VeterUSA · Emergency triage
Did your pet eat rat or mouse poison?
Not all rodenticides are the same — the active ingredient decides the danger, the symptoms, and whether there's an antidote. Tell us which type and get what to do now.
Find the package and the EPA registration number. It's the one thing that tells the vet exactly which poison this is and which treatment your pet needs. Treat any ingestion as an emergency — color and shape don't tell you the type.
Both helplines are staffed 24/7 by veterinary toxicologists. A consultation fee may apply. Bring the package (or a photo of the label and EPA registration number) to the vet — it determines the treatment.
The main rodenticide types
Different rat and mouse poisons work in completely different ways and are treated completely differently — so the active ingredient matters far more than the color or shape of the bait.

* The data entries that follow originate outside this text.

## src/rtl/snn_axil_csr_pkg.sv

```systemverilog
// snn_axil_csr shared definitions
// register map, field positions, response codes, reset defaults
package snn_csr_pkg;

   localparam logic [7:0] OFF_CTRL    = 8'h00;
   localparam logic [7:0] OFF_STATUS  = 8'h04;
   localparam logic [7:0] OFF_SPK_CNT = 8'h08;
   localparam logic [7:0] OFF_IRQ     = 8'h0C;
   localparam logic [7:0] OFF_LEAK    = 8'h10;
   localparam logic [7:0] OFF_THRESH  = 8'h14;
   localparam logic [7:0] OFF_REFRAC  = 8'h18;
   localparam logic [7:0] OFF_VERSION = 8'h1C;
   localparam logic [7:0] MAP_END     = 8'h20;

   localparam int CTRL_EN     = 0;
   localparam int CTRL_SOFT   = 1;
   localparam int CTRL_IRQ_EN = 2;
   localparam int IRQ_DONE    = 0;
   localparam int IRQ_OVF     = 1;

   localparam logic [1:0] RESP_OKAY   = 2'b00;
   localparam logic [1:0] RESP_SLVERR = 2'b10;

   localparam logic [31:0] DEF_VERSION = 32'h0001_0000;
   localparam logic [15:0] DEF_LEAK    = 16'd0;
   localparam logic [15:0] DEF_THRESH  = 16'd1000;
   localparam logic [7:0]  DEF_REFRAC  = 8'd5;

   // one byte lane of a strobed write
   function automatic logic [7:0] lane(
      input logic [7:0] old_b,
      input logic [7:0] new_b,
      input logic       en
   );
      return en ? new_b : old_b;
   endfunction

endpackage

```

## src/rtl/snn_axil_csr_if.sv

```systemverilog
// snn_axil_csr AXI4-Lite bus bundle
// master drives requests, slave drives ready/response
interface snn_axil_csr_if;
   logic [31:0] awaddr;
   logic [2:0]  awprot;
   logic        awvalid;
   logic        awready;
   logic [31:0] wdata;
   logic [3:0]  wstrb;
   logic        wvalid;
   logic        wready;
   logic [1:0]  bresp;
   logic        bvalid;
   logic        bready;
   logic [31:0] araddr;
   logic [2:0]  arprot;
   logic        arvalid;
   logic        arready;
   logic [31:0] rdata;
   logic [1:0]  rresp;
   logic        rvalid;
   logic        rready;

   modport master (
      output awaddr, awprot, awvalid, wdata, wstrb, wvalid,
      output bready, araddr, arprot, arvalid, rready,
      input  awready, wready, bresp, bvalid,
      input  arready, rdata, rresp, rvalid
   );

   modport slave (
      input  awaddr, awprot, awvalid, wdata, wstrb, wvalid,
      input  bready, araddr, arprot, arvalid, rready,
      output awready, wready, bresp, bvalid,
      output arready, rdata, rresp, rvalid
   );
endinterface

```

## src/rtl/snn_axil_csr_slave.sv

```systemverilog
// snn_axil_slave_if: AXI4-Lite handshake engine
// AW/W held independently; one write and one read in flight
module snn_axil_slave_if
   import snn_csr_pkg::*;
#(
   parameter int ADDR_W = 8
) (
   input  logic              aclk,
   input  logic              areset,
   snn_axil_csr_if.slave     s_axi,
   output logic              o_wr_en,
   output logic [ADDR_W-1:0] o_wr_addr,
   output logic [31:0]       o_wr_data,
   output logic [3:0]        o_wr_strb,
   input  logic              i_wr_err,
   output logic              o_rd_en,
   output logic [ADDR_W-1:0] o_rd_addr,
   input  logic [31:0]       i_rd_data,
   input  logic              i_rd_err
);

   logic              r_aw_hold;
   logic              r_w_hold;
   logic [ADDR_W-1:0] r_awaddr;
   logic [31:0]       r_wdata;
   logic [3:0]        r_wstrb;
   logic              r_bvalid;
   logic [1:0]        r_bresp;
   logic              r_rvalid;
   logic [31:0]       r_rdata;
   logic [1:0]        r_rresp;
   logic              w_aw_fire;
   logic              w_w_fire;
   logic              w_ar_fire;
   logic              w_unused;

   assign s_axi.awready = !areset && !r_aw_hold && !r_bvalid;
   assign s_axi.wready  = !areset && !r_w_hold && !r_bvalid;
   assign s_axi.arready = !areset && !r_rvalid;
   assign s_axi.bvalid  = r_bvalid;
   assign s_axi.bresp   = r_bresp;
   assign s_axi.rvalid  = r_rvalid;
   assign s_axi.rdata   = r_rdata;
   assign s_axi.rresp   = r_rresp;

   assign w_aw_fire = s_axi.awvalid && s_axi.awready;
   assign w_w_fire  = s_axi.wvalid && s_axi.wready;
   assign w_ar_fire = s_axi.arvalid && s_axi.arready;

   assign o_wr_en   = r_aw_hold && r_w_hold;
   assign o_wr_addr = r_awaddr;
   assign o_wr_data = r_wdata;
   assign o_wr_strb = r_wstrb;
   assign o_rd_en   = w_ar_fire;
   assign o_rd_addr = s_axi.araddr[ADDR_W-1:0];

   assign w_unused = &{1'b0, s_axi.awprot, s_axi.arprot,
                       s_axi.awaddr[31:ADDR_W],
                       s_axi.araddr[31:ADDR_W]};

   // capture AW and W, commit once both held, then hold B until bready
   always_ff @(posedge aclk) begin
      if (areset) begin
         r_aw_hold <= 1'b0;
         r_w_hold  <= 1'b0;
         r_awaddr  <= '0;
         r_wdata   <= '0;
         r_wstrb   <= '0;
         r_bvalid  <= 1'b0;
         r_bresp   <= RESP_OKAY;
      end else begin
         if (w_aw_fire) begin
            r_aw_hold <= 1'b1;
            r_awaddr  <= s_axi.awaddr[ADDR_W-1:0];
         end
         if (w_w_fire) begin
            r_w_hold <= 1'b1;
            r_wdata  <= s_axi.wdata;
            r_wstrb  <= s_axi.wstrb;
         end
         if (o_wr_en) begin
            r_aw_hold <= 1'b0;
            r_w_hold  <= 1'b0;
            r_bvalid  <= 1'b1;
            r_bresp   <= i_wr_err ? RESP_SLVERR : RESP_OKAY;
         end else if (r_bvalid && s_axi.bready) begin
            r_bvalid <= 1'b0;
         end
      end
   end

   // register read data on AR accept, hold R until rready
   always_ff @(posedge aclk) begin
      if (areset) begin
         r_rvalid <= 1'b0;
         r_rdata  <= '0;
         r_rresp  <= RESP_OKAY;
      end else if (w_ar_fire) begin
         r_rvalid <= 1'b1;
         r_rdata  <= i_rd_err ? 32'd0 : i_rd_data;
         r_rresp  <= i_rd_err ? RESP_SLVERR : RESP_OKAY;
      end else if (r_rvalid && s_axi.rready) begin
         r_rvalid <= 1'b0;
      end
   end

endmodule

```

## src/rtl/snn_axil_csr.sv

```systemverilog
// snn_axil_csr: SNN accelerator control/status registers
// decode, config outputs, spike counter, sticky irq status
module snn_axil_csr
   import snn_csr_pkg::*;
#(
   parameter int          ADDR_W     = 8,
   parameter logic [31:0] VERSION    = DEF_VERSION,
   parameter logic [15:0] LEAK_RST   = DEF_LEAK,
   parameter logic [15:0] THRESH_RST = DEF_THRESH,
   parameter logic [7:0]  REFRAC_RST = DEF_REFRAC
) (
   input  logic          aclk,
   input  logic          areset,
   snn_axil_csr_if.slave s_axi,
   input  logic          core_busy,
   input  logic          core_done_pulse,
   input  logic          core_spike_pulse,
   output logic          cfg_enable,
   output logic          cfg_soft_reset,
   output logic [15:0]   cfg_leak,
   output logic [15:0]   cfg_thresh,
   output logic [7:0]    cfg_refrac,
   output logic          interrupt
);

   logic              w_wr_en;
   logic [ADDR_W-1:0] w_wr_addr;
   logic [31:0]       w_wr_data;
   logic [3:0]        w_wr_strb;
   logic              w_wr_err;
   logic              w_rd_en;
   logic [ADDR_W-1:0] w_rd_addr;
   logic [31:0]       w_rd_data;
   logic              w_rd_err;
   logic [ADDR_W-1:0] w_wr_off;
   logic [ADDR_W-1:0] w_rd_off;
   logic              w_unused;

   logic        r_enable, r_irq_en, r_soft;
   logic [15:0] r_leak, r_thresh;
   logic [7:0]  r_refrac;
   logic [31:0] r_spk;
   logic        r_done, r_ovf, r_irq;

   logic        w_enable_nxt, w_irq_en_nxt, w_soft_nxt;
   logic [15:0] w_leak_nxt, w_thresh_nxt;
   logic [7:0]  w_refrac_nxt;
   logic [31:0] w_spk_nxt;
   logic        w_done_nxt, w_ovf_nxt, w_irq_nxt;
   logic [1:0]  w_clr;
   logic        w_spk_sat;

   snn_axil_slave_if #(.ADDR_W(ADDR_W)) u_slave (
      .aclk      (aclk),
      .areset    (areset),
      .s_axi     (s_axi),
      .o_wr_en   (w_wr_en),
      .o_wr_addr (w_wr_addr),
      .o_wr_data (w_wr_data),
      .o_wr_strb (w_wr_strb),
      .i_wr_err  (w_wr_err),
      .o_rd_en   (w_rd_en),
      .o_rd_addr (w_rd_addr),
      .i_rd_data (w_rd_data),
      .i_rd_err  (w_rd_err)
   );

   assign w_wr_off  = {w_wr_addr[ADDR_W-1:2], 2'b00};
   assign w_rd_off  = {w_rd_addr[ADDR_W-1:2], 2'b00};
   assign w_wr_err  = w_wr_off >= ADDR_W'(MAP_END);
   assign w_spk_sat = &r_spk;

   assign cfg_enable     = r_enable;
   assign cfg_soft_reset = r_soft;
   assign cfg_leak       = r_leak;
   assign cfg_thresh     = r_thresh;
   assign cfg_refrac     = r_refrac;
   assign interrupt      = r_irq;

   assign w_unused = &{1'b0, w_rd_en, w_wr_addr[1:0], w_rd_addr[1:0],
                       w_wr_data[31:16], w_wr_strb[3:2]};

   // next-state of every register; hw set beats W1C, soft reset beats all
   always_comb begin
      w_enable_nxt = r_enable;
      w_irq_en_nxt = r_irq_en;
      w_soft_nxt   = 1'b0;
      w_leak_nxt   = r_leak;
      w_thresh_nxt = r_thresh;
      w_refrac_nxt = r_refrac;
      w_clr        = 2'b00;
      if (w_wr_en && !w_wr_err) begin
         case (w_wr_off)
            ADDR_W'(OFF_CTRL): if (w_wr_strb[0]) begin
               w_enable_nxt = w_wr_data[CTRL_EN];
               w_irq_en_nxt = w_wr_data[CTRL_IRQ_EN];
               w_soft_nxt   = w_wr_data[CTRL_SOFT];
            end
            ADDR_W'(OFF_IRQ): if (w_wr_strb[0]) begin
               w_clr = w_wr_data[1:0];
            end
            ADDR_W'(OFF_LEAK): w_leak_nxt = {
               lane(r_leak[15:8], w_wr_data[15:8], w_wr_strb[1]),
               lane(r_leak[7:0], w_wr_data[7:0], w_wr_strb[0])};
            ADDR_W'(OFF_THRESH): w_thresh_nxt = {
               lane(r_thresh[15:8], w_wr_data[15:8], w_wr_strb[1]),
               lane(r_thresh[7:0], w_wr_data[7:0], w_wr_strb[0])};
            ADDR_W'(OFF_REFRAC): w_refrac_nxt =
               lane(r_refrac, w_wr_data[7:0], w_wr_strb[0]);
            default: ;
         endcase
      end
      if (w_soft_nxt) begin
         w_spk_nxt  = 32'd0;
         w_done_nxt = 1'b0;
         w_ovf_nxt  = 1'b0;
      end else begin
         w_spk_nxt  = (core_spike_pulse && !w_spk_sat) ?
                      r_spk + 32'd1 : r_spk;
         w_done_nxt = (r_done & ~w_clr[IRQ_DONE]) | core_done_pulse;
         // a spike arriving while saturated is lost and flagged
         w_ovf_nxt  = (r_ovf & ~w_clr[IRQ_OVF]) |
                      (core_spike_pulse && w_spk_sat);
      end
      w_irq_nxt = w_irq_en_nxt & (w_done_nxt | w_ovf_nxt);
   end

   // read mux from current state, so a same-cycle write is not visible
   always_comb begin
      w_rd_data = 32'd0;
      w_rd_err  = 1'b0;
      case (w_rd_off)
         ADDR_W'(OFF_CTRL):    w_rd_data = {29'd0, r_irq_en, 1'b0, r_enable};
         ADDR_W'(OFF_STATUS):  w_rd_data = {31'd0, core_busy};
         ADDR_W'(OFF_SPK_CNT): w_rd_data = r_spk;
         ADDR_W'(OFF_IRQ):     w_rd_data = {30'd0, r_ovf, r_done};
         ADDR_W'(OFF_LEAK):    w_rd_data = {16'd0, r_leak};
         ADDR_W'(OFF_THRESH):  w_rd_data = {16'd0, r_thresh};
         ADDR_W'(OFF_REFRAC):  w_rd_data = {24'd0, r_refrac};
         ADDR_W'(OFF_VERSION): w_rd_data = VERSION;
         default:              w_rd_err  = 1'b1;
      endcase
   end

   // register state update
   always_ff @(posedge aclk) begin
      if (areset) begin
         r_enable <= 1'b0;
         r_irq_en <= 1'b0;
         r_soft   <= 1'b0;
         r_leak   <= LEAK_RST;
         r_thresh <= THRESH_RST;
         r_refrac <= REFRAC_RST;
         r_spk    <= 32'd0;
         r_done   <= 1'b0;
         r_ovf    <= 1'b0;
         r_irq    <= 1'b0;
      end else begin
         r_enable <= w_enable_nxt;
         r_irq_en <= w_irq_en_nxt;
         r_soft   <= w_soft_nxt;
         r_leak   <= w_leak_nxt;
         r_thresh <= w_thresh_nxt;
         r_refrac <= w_refrac_nxt;
         r_spk    <= w_spk_nxt;
         r_done   <= w_done_nxt;
         r_ovf    <= w_ovf_nxt;
         r_irq    <= w_irq_nxt;
      end
   end

endmodule

```

## src/flat_wrapper.sv

```systemverilog
// flat-port wrapper written by rule: the top's interface ports become plain ports
module snn_axil_csr_flat import snn_csr_pkg::*;
#(
   parameter int          ADDR_W     = 8,
   parameter logic [31:0] VERSION    = DEF_VERSION,
   parameter logic [15:0] LEAK_RST   = DEF_LEAK,
   parameter logic [15:0] THRESH_RST = DEF_THRESH,
   parameter logic [7:0]  REFRAC_RST = DEF_REFRAC
)
  (aclk, areset, core_busy, core_done_pulse, core_spike_pulse, cfg_enable, cfg_soft_reset, cfg_leak, cfg_thresh, cfg_refrac, interrupt, s_axi_awaddr, s_axi_awprot, s_axi_awvalid, s_axi_wdata, s_axi_wstrb, s_axi_wvalid, s_axi_bready, s_axi_araddr, s_axi_arprot, s_axi_arvalid, s_axi_rready, s_axi_awready, s_axi_wready, s_axi_bresp, s_axi_bvalid, s_axi_arready, s_axi_rdata, s_axi_rresp, s_axi_rvalid);
  snn_axil_csr_if s_axi_i ();
  input  logic aclk;
  input  logic areset;
  input  logic core_busy;
  input  logic core_done_pulse;
  input  logic core_spike_pulse;
  output logic cfg_enable;
  output logic cfg_soft_reset;
  output logic [15:0] cfg_leak;
  output logic [15:0] cfg_thresh;
  output logic [7:0] cfg_refrac;
  output logic interrupt;
  input wire logic [$bits(s_axi_i.awaddr)-1:0] s_axi_awaddr;
  input wire logic [$bits(s_axi_i.awprot)-1:0] s_axi_awprot;
  input wire logic [$bits(s_axi_i.awvalid)-1:0] s_axi_awvalid;
  input wire logic [$bits(s_axi_i.wdata)-1:0] s_axi_wdata;
  input wire logic [$bits(s_axi_i.wstrb)-1:0] s_axi_wstrb;
  input wire logic [$bits(s_axi_i.wvalid)-1:0] s_axi_wvalid;
  input wire logic [$bits(s_axi_i.bready)-1:0] s_axi_bready;
  input wire logic [$bits(s_axi_i.araddr)-1:0] s_axi_araddr;
  input wire logic [$bits(s_axi_i.arprot)-1:0] s_axi_arprot;
  input wire logic [$bits(s_axi_i.arvalid)-1:0] s_axi_arvalid;
  input wire logic [$bits(s_axi_i.rready)-1:0] s_axi_rready;
  output wire logic [$bits(s_axi_i.awready)-1:0] s_axi_awready;
  output wire logic [$bits(s_axi_i.wready)-1:0] s_axi_wready;
  output wire logic [$bits(s_axi_i.bresp)-1:0] s_axi_bresp;
  output wire logic [$bits(s_axi_i.bvalid)-1:0] s_axi_bvalid;
  output wire logic [$bits(s_axi_i.arready)-1:0] s_axi_arready;
  output wire logic [$bits(s_axi_i.rdata)-1:0] s_axi_rdata;
  output wire logic [$bits(s_axi_i.rresp)-1:0] s_axi_rresp;
  output wire logic [$bits(s_axi_i.rvalid)-1:0] s_axi_rvalid;
  assign s_axi_i.awaddr = s_axi_awaddr;
  assign s_axi_i.awprot = s_axi_awprot;
  assign s_axi_i.awvalid = s_axi_awvalid;
  assign s_axi_i.wdata = s_axi_wdata;
  assign s_axi_i.wstrb = s_axi_wstrb;
  assign s_axi_i.wvalid = s_axi_wvalid;
  assign s_axi_i.bready = s_axi_bready;
  assign s_axi_i.araddr = s_axi_araddr;
  assign s_axi_i.arprot = s_axi_arprot;
  assign s_axi_i.arvalid = s_axi_arvalid;
  assign s_axi_i.rready = s_axi_rready;
  assign s_axi_awready = s_axi_i.awready;
  assign s_axi_wready = s_axi_i.wready;
  assign s_axi_bresp = s_axi_i.bresp;
  assign s_axi_bvalid = s_axi_i.bvalid;
  assign s_axi_arready = s_axi_i.arready;
  assign s_axi_rdata = s_axi_i.rdata;
  assign s_axi_rresp = s_axi_i.rresp;
  assign s_axi_rvalid = s_axi_i.rvalid;
  snn_axil_csr #(.ADDR_W(ADDR_W), .VERSION(VERSION), .LEAK_RST(LEAK_RST), .THRESH_RST(THRESH_RST), .REFRAC_RST(REFRAC_RST)) u_core (.aclk(aclk), .areset(areset), .s_axi(s_axi_i), .core_busy(core_busy), .core_done_pulse(core_done_pulse), .core_spike_pulse(core_spike_pulse), .cfg_enable(cfg_enable), .cfg_soft_reset(cfg_soft_reset), .cfg_leak(cfg_leak), .cfg_thresh(cfg_thresh), .cfg_refrac(cfg_refrac), .interrupt(interrupt));
endmodule
```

| Type | What it does | Antidote? |
|---|---|---|
| Anticoagulant (brodifacoum, bromadiolone, warfarin) | Stops blood from clotting → internal bleeding, often delayed 3–5 days | Yes — Vitamin K1 (given/monitored for weeks) |
| Bromethalin | Nerve toxin → brain swelling, tremors, seizures, paralysis | No antidote — early decontamination is critical |
| Cholecalciferol (Vit D3) | Dangerously high calcium → acute kidney failure | No antidote — intensive treatment; very narrow margin |
| Zinc phosphide | Releases toxic phosphine gas in the stomach | No antidote — decontamination + antacids |
Why the EPA registration number matters
Manufacturers reuse similar-looking blocks and pellets across different active ingredients, so you can't tell the type by appearance. The EPA registration number on the package lets your vet (or a poison helpline) identify the exact product and the right treatment. Snap a photo of the label even if you throw the rest away.
Don't wait for symptoms
Several of these have no antidote, which makes early decontamination the most powerful tool — and anticoagulant bleeding may not show for days. The best outcomes come from acting immediately, before your pet looks unwell.
Is this checker a substitute for a vet?
No. It helps you understand the danger and act fast. For any rodenticide ingestion, call a veterinarian or an animal poison control line right away — and bring the package.